More experts are on their way to join the battle being fought by the WHO and Medecins sans Frontieres (MSF, Doctors without Borders).
Posted by:phil_b

#9   Bodily fluids, anyone?


no thanks - I'm sticking to the Cabernet
Posted by: Frank G   2005-04-14 10:53:16 PM  

#8  One thing that helps spread the disease is the local custom of washing the dead before burial. Modern medicine has a hard time going up against traditions. Bodily fluids, anyone?
Posted by: SteveS   2005-04-14 10:37:02 PM  

#7  Phil, my graduating class in high school had 43 people. I find it difficult to believe that rural folks come in to contact with more people than urban folks, regardless of culture. Why would this disease, alone amongst the communicable diseases, thrive better in rural areas than urban areas?

Much of the vector depends on the life expectancy of the virus in air. Ebola is fragile. Every minute that Marburg is infectious after leaving its host is another minute someone else can catch it. If I nurse my sick mother, then go vegetable shopping, might I be spreading the disease? How contaigous might I be with the early stages of this illness and still walk through the crowded markets, etc.? All questions we don't know the full answer to as yet.

And, you don't have hospitals in rural settings in most of Africa. Hospitals are an urban locus. Hence, more easily spread in urban settings.
Posted by: Chuck Simmins   2005-04-14 8:29:28 PM  

#6  Transmission is occurring in the normal manner. It's easier t have it spread in an urban setting because more people can come in contact with the bodily fluids that spread the disease. Chuck, is there evidence for this? What little data that exists on previous outbreaks indicates that outside of hospitals contact with the unknown animal vector or contaminated needles were the main causes of infection. In addition, in developing countries large groups of people live in close proximity in both rural and urban environments. In rural areas, people live in villages of hundreds of people or an extended family lives in a single house. Its not like in the West. In fact I would expect the reverse - a person in a rural environment would come into close contact with more people than someone in an urban environment.
Posted by: phil_b   2005-04-14 7:06:18 PM  

#5  Moose, can you source that?
Posted by: Chuck Simmins   2005-04-14 11:34:24 AM  

#4  When you are dealing with what is essentially an "invisible monster", it is very easy to lapse into superstition and the blame game. In this case, however, consider that a high percentage, relatively speaking of the casualties have been foreign medical personnel from developed countries. I would not *first* suspect these people of practicing bad medical hygiene or incompetance in an otherwise highly septic environment with poor hygiene practices and general ignorance about disease.
Posted by: Anonymoose   2005-04-14 11:23:17 AM  

#3  Transmission is occurring in the normal manner. It's easier t have it spread in an urban setting because more people can come in contact with the bodily fluids that spread the disease.
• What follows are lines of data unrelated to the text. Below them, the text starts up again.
===== src/eefe_pkg.sv =====
// ============================================================================
// eefe_pkg: shared types for the encoder extension and following-error block
// Mode and register codes, and the sample and result word layouts.
// ============================================================================
package eefe_pkg;

    typedef enum logic [1:0] {
        MODE_SAMPLE       = 2'd0,
        MODE_PRESET_TWO   = 2'd1,
        MODE_PRESET_THREE = 2'd2,
        MODE_CLEAR        = 2'd3
    } mode_t;

    typedef enum logic [1:0] {
        REG_STEP_RATE  = 2'd0,
        REG_BAND_ONE   = 2'd1,
        REG_BAND_TWO   = 2'd2,
        REG_BAND_THREE = 2'd3
    } cfg_reg_t;

    localparam logic [31:0] ONE_OFFSET = 32'h8000_0000;
    localparam logic [15:0] STEP_RATE_RESET = 16'd1;

    typedef struct packed {
        mode_t              mode;
        logic        [31:0] raw_one;
        logic        [15:0] raw_two;
        logic        [15:0] raw_three;
        logic signed [31:0] steps_one;
        logic signed [31:0] steps_two;
        logic signed [31:0] steps_three;
        logic signed [31:0] preset_value;
    } sample_t;

    typedef struct packed {
        logic signed [31:0] position_one;
        logic signed [31:0] position_two;
        logic signed [31:0] position_three;
        logic        [2:0]  over_band;
        logic               error_latched;
    } result_t;

    // Per-channel control toward a count extender.
    typedef struct packed {
        logic accept;
        logic do_track;
        logic do_preset;
    } ext_ctrl_t;

endpackage


===== src/eefe_merge.sv =====
// ============================================================================
// eefe_merge: combines lane flags into the result word
// Holds the sticky error latch and the output register.
// ============================================================================
module eefe_merge
    import eefe_pkg::*;
(
    input  logic               clk,
    input  logic               rst_n,
    input  logic               en,
    input  logic               stage_valid,
    input  mode_t              stage_mode,
    input  logic signed [31:0] pos_one,
    input  logic signed [31:0] pos_two,
    input  logic signed [31:0] pos_three,
    input  logic        [2:0]  over,
    output logic               out_valid,
    output result_t            out_word
);

    logic    valid_reg, valid_next;
    logic    sticky_reg, sticky_next;
    result_t word_reg;

    always_comb
    begin
        sticky_next = sticky_reg;
        if (stage_valid)
        begin
            if (stage_mode == MODE_CLEAR)
                sticky_next = 1'b0;
            else if (stage_mode == MODE_SAMPLE && over != 3'd0)
                sticky_next = 1'b1;
        end
        valid_next = stage_valid;
    end

    always_ff @(posedge clk or negedge rst_n)
    begin
        if (!rst_n)
        begin
            valid_reg  <= 1'b0;
            sticky_reg <= 1'b0;
        end
        else if (en)
        begin
            valid_reg  <= valid_next;
            sticky_reg <= sticky_next;
        end
    end

    always_ff @(posedge clk)
    begin
        if (en)
        begin
            word_reg.position_one   <= pos_one;
            word_reg.position_two   <= pos_two;
            word_reg.position_three <= pos_three;
            word_reg.over_band      <= (stage_mode == MODE_SAMPLE) ? over : 3'd0;
            word_reg.error_latched  <= sticky_next;
        end
    end

    assign out_valid = valid_reg;
    assign out_word  = word_reg;

endmodule


===== config.mk =====
export PLATFORM = sky130hd
export DESIGN_NAME = eefe_merge
export DESIGN_NICKNAME = d
export VERILOG_FILES = /design/src/eefe_pkg.sv /design/src/eefe_merge.sv
export SDC_FILE = /design/constraint.sdc
export NUM_CORES = 1
export LEC_CHECK = 0
export BUFFER_PORTS_ARGS = -buffer_cell sky130_fd_sc_hd__buf_4
export CAP_MARGIN = 20
export CORE_MARGIN = 2
export CORE_UTILIZATION = 44
export DETAILED_ROUTE_END_ITERATION = 8
export PLACE_DENSITY = 0.91
export SLEW_MARGIN = 40
export SYNTH_ARGS = -nofsm -noshare
export SYNTH_HDL_FRONTEND = slang
export SYNTH_SLANG_ARGS = --single-unit

===== constraint.sdc =====
create_clock -name clk -period 1.3 [get_ports clk]
set_input_delay 0.195 -clock clk [delete_from_list [all_inputs] [get_ports clk]]
set_output_delay 0.195 -clock clk [all_outputs]
set_load 0.05 [all_outputs]

==> impl_metrics.toml <==
[cts]
clk_latency_ps = 370
hold_buffers = 43
clock-root-buffer = "clkbuf_8"
htreeDepth = 3
ctsResizeCount = 0
clockBufferDepth = 2
cts_setup_buffers = 0
numCtsBuffers = 9
cts_tree = "built"
path_clk_slew_ps = 120
clock_sinks = 102

[sta]
hold_viol = 0
clock.fmax_mhz = 797.8
setup_viol = 0
period_share = 0.9642
period_needed_ps = 1253
slew_headroom = 0.6782
rsz0062_at_grt = "false"
slew_viol_final = 0
holdWs_ps = 19.92
clock_skew_ps = 0.5861
fin_setup_tns_ps = 0
max_slew.worst_pin.slew_ps = 480.9

[route]
wl_um = 13430
wl_per_cell_um = 25.83
via_per_inst = 5.087
drtPass1Iterations = 4
drt_iter0_drc = 204
drc = 0
vias = 2645
detail-route-antenna-nets = 0

[floorplanning]
io_pins = 206
die_w_um = 88.44
die_h_um = 88.44
rows = 30
fp.dieArea_mm2 = 0.007821
core-area_mm2 = 0.006832
initial_core_util = 0.4592

[logic_synthesis]
synth_cells = 113
yosys_register_bits = 102
synth.yosys.seq_area_share = 0.9733
syn_nets = 218
synthDistinctLibCells = 10
ys_warn_count = 0
synth_area_mm2 = 0.003137
post_synth.cell_area_avg_um2 = 27.76

[setup_path]
cp_num_cells = 1
critPathTopFamily = "flip-flops"
end_kind = "output pin"
crit_buf_inv = 1
critical_path.max_stage_delay_ps = 460
start_kind = "register"
arrival_ps = 1060
worst_path_max_delay_cell = "edfxtp_1"
path_max_fanout = 1
path_cells = "buf_4"
critical_path_required_ps = 1110
crit_type = "reg -> out"
rr_worst_depth = 1

[final_layout]
fillerInstances = 284
drive_above_1_share = 0.5343
fin_nets = 523
largest_reg_flops = 100
area_growth_pct = 88.99
final_area_mm2 = 0.005928

[worst_hold_path]
hp-class = "in -> reg"
hold_depth = 1

[power]
power_density_mw_per_mm2 = 1401
ir_worst_vdd_uv = 1137
leakagePower_nw = 2.509

[global_routing]
antenna_found_initial = 0
grt_pass1_wl_um = 14810
grt_usage = 0.2804
grt_pass1_vias = 2538
overflow = 0
grt_max_degree = 46

[place]
place_area_mm2 = 0.004843
dpl.hpwl_um = 6545
numPortBuffers = 205
gp_congestion = 0.7607

[flow_run]
max_cap_viol_count = 0

[outcome]
status = "completed"
[routing by layer]
metal	part of all wire	track usage
met5	0	0.01299
met4	0.046	0.1350
met3	0.11	0.1278
met2	0.51	0.4860
met1	0.34	0.2865
[where the power goes]
| group | total (mW) | leakage (nW) | switching [mW] | internal (mW) |
|---|---|---|---|---|
| clock network | 2.31 | 0.113 | 1.20 | 1.11 |
| registers | 4.03 | 1.00 | 0.124 | 3.91 |
| logic | 1.97 | 1.39 | 1.26 | 0.705 |
[logic make-up after synthesis]
family / synth area share
muxes: 0.003590
AOI/OAI and AO/OA: 0.006382
and+or+nand+nor: 0.01675
DFF: 0.9733
[cell type report]
class / count / area [um^2] / area share
Clock buffer: 10 / 127.6 / 0.02153
Timing Repair Buffer: 294 / 2447 / 0.4128
Clock inverter: 6 / 93.84 / 0.01583
Antenna cell: 1 / 2.502 / 0.0004221
Multi-Input combinational cell: 11 / 83.83 / 0.01414
Sequential cell: 102 / 3053 / 0.5150
Tap cell: 96 / 120.1 / 0.02026
[final timing paths]
check	from	endpoint	slack [ps]
setup / recovery	out_word[10]	out_word[10]	50
hold / removal	pos_two[3]	out_word[39]	20
setup reg to reg	sticky_reg	out_word[0]	290
hold reg to reg	out_valid	out_valid	630
max in group asynchronous	rst_n	out_valid	1050
min in group asynchronous	rst_n	sticky_reg	160
[synth_stat cells, drive strengths merged]
library cell	instances	area (um^2)
a32o	2	20.02
nor2	1	3.750
edfxtp	100	3003
or3	1	11.26
and2	4	26.28
nand3	1	5.000
dfrtp	2	50.05
mux2	1	11.26
nand4	1	6.260
[layout by cell type (no fill, tap or decap), drive strengths merged]
cell and instances:
inv 2, nor2 1, diode 1, dlygate4sd3 86, bufinv 2, edfxtp 100
clkinv 2, a32o 2, clkbuf 10, mux2 1, dfrtp 2, or3 1
nand4 1, nand3 1, and2 4, buf 208
[stage by stage]
| step | power, mW | setup slack, ps | utilization | std cells |
|---|---|---|---|---|
| global placement | 5.680 | 119.5 | 0.7090 | 417 |
| floorplan | 4.982 | 247.9 | - | 113 |
| finish | 8.303 | 46.54 | 0.8678 | 520 |
| detailed placement | 5.733 | 55.82 | 0.7090 | 417 |
| CTS | 7.989 | 86.98 | 0.8044 | 476 |
| global route | 8.505 | 28.16 | 0.8674 | 519 |
No activity file was read; power rests on OpenSTA's default activity.
## src/eefe_pkg.sv

```systemverilog
// ============================================================================
// eefe_pkg: shared types for the encoder extension and following-error block
// Mode and register codes, and the sample and result word layouts.
// ============================================================================
package eefe_pkg;

    typedef enum logic [1:0] {
        MODE_SAMPLE       = 2'd0,
        MODE_PRESET_TWO   = 2'd1,
        MODE_PRESET_THREE = 2'd2,
        MODE_CLEAR        = 2'd3
    } mode_t;

    typedef enum logic [1:0] {
        REG_STEP_RATE  = 2'd0,
        REG_BAND_ONE   = 2'd1,
        REG_BAND_TWO   = 2'd2,
        REG_BAND_THREE = 2'd3
    } cfg_reg_t;

    localparam logic [31:0] ONE_OFFSET = 32'h8000_0000;
    localparam logic [15:0] STEP_RATE_RESET = 16'd1;

    typedef struct packed {
        mode_t              mode;
        logic        [31:0] raw_one;
        logic        [15:0] raw_two;
        logic        [15:0] raw_three;
        logic signed [31:0] steps_one;
        logic signed [31:0] steps_two;
        logic signed [31:0] steps_three;
        logic signed [31:0] preset_value;
    } sample_t;

    typedef struct packed {
        logic signed [31:0] position_one;
        logic signed [31:0] position_two;
        logic signed [31:0] position_three;
        logic        [2:0]  over_band;
        logic               error_latched;
    } result_t;

    // Per-channel control toward a count extender.
    typedef struct packed {
        logic accept;
        logic do_track;
        logic do_preset;
    } ext_ctrl_t;

endpackage

```

## src/eefe_lane.sv

```systemverilog
// ============================================================================
// eefe_lane: following-error check for one channel
// Multiply, subtract and band compare over three register stages.
// ============================================================================
module eefe_lane
    import eefe_pkg::*;
(
    input  logic               clk,
    input  logic               en,
    input  logic               check,
    input  logic signed [31:0] position,
    input  logic signed [31:0] steps,
    input  logic        [15:0] rate,
    input  logic        [30:0] band,
    output logic signed [31:0] position_out,
    output logic               over
);

    logic signed [48:0] prod_reg;
    logic signed [49:0] diff_reg;
    logic signed [31:0] pos1_reg, pos2_reg, pos3_reg;
    logic               chk1_reg, chk2_reg, over_reg;
    logic signed [49:0] band_s;

    assign band_s = signed'({19'd0, band});

    always_ff @(posedge clk)
    begin
        if (en)
        begin
            prod_reg <= 49'(steps * signed'({1'b0, rate}));
            pos1_reg <= position;
            chk1_reg <= check && (band != '0);

            diff_reg <= 50'(pos1_reg) - 50'(prod_reg);
            pos2_reg <= pos1_reg;
            chk2_reg <= chk1_reg;

            over_reg <= chk2_reg && ((diff_reg > band_s) || (diff_reg < -band_s));
            pos3_reg <= pos2_reg;
        end
    end

    assign position_out = pos3_reg;
    assign over         = over_reg;

endmodule

```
So far, with little data, the growth of the disease is not exponential. See my Marburg data.

The WHO has only been tracking this epidemic for 22 days. Almost half the cases are believed to have happened between October 2004 and March 21 2005 when the virus was identified.

The major problem with the data is that the WHO is reporting it on an irregular basis, so that their reports tend to show a spike in cases where there is none. In other words, a report three days after the last report will show many more cases than a report the following day would have.

Much of WHO's efforts are centered at their HQ, in Geneva I think.
Posted by: Chuck Simmins   2005-04-14 11:04:03 AM  

#2  Dr Steve, your thoughts?
Posted by: thibaud (aka lex)   2005-04-14 10:30:39 AM  

#1  I read an article some time back that argued that a major factor in the early rapid spread of HIV in Africa was the practice of conducting mass immunizations using only a few needles, possibly compounded by vaccines tainted with a/several monkey HIV viruses. If so, it sounds like WHO is criminally negligent at best in remaining committed to a known dangerous innoculation protocol.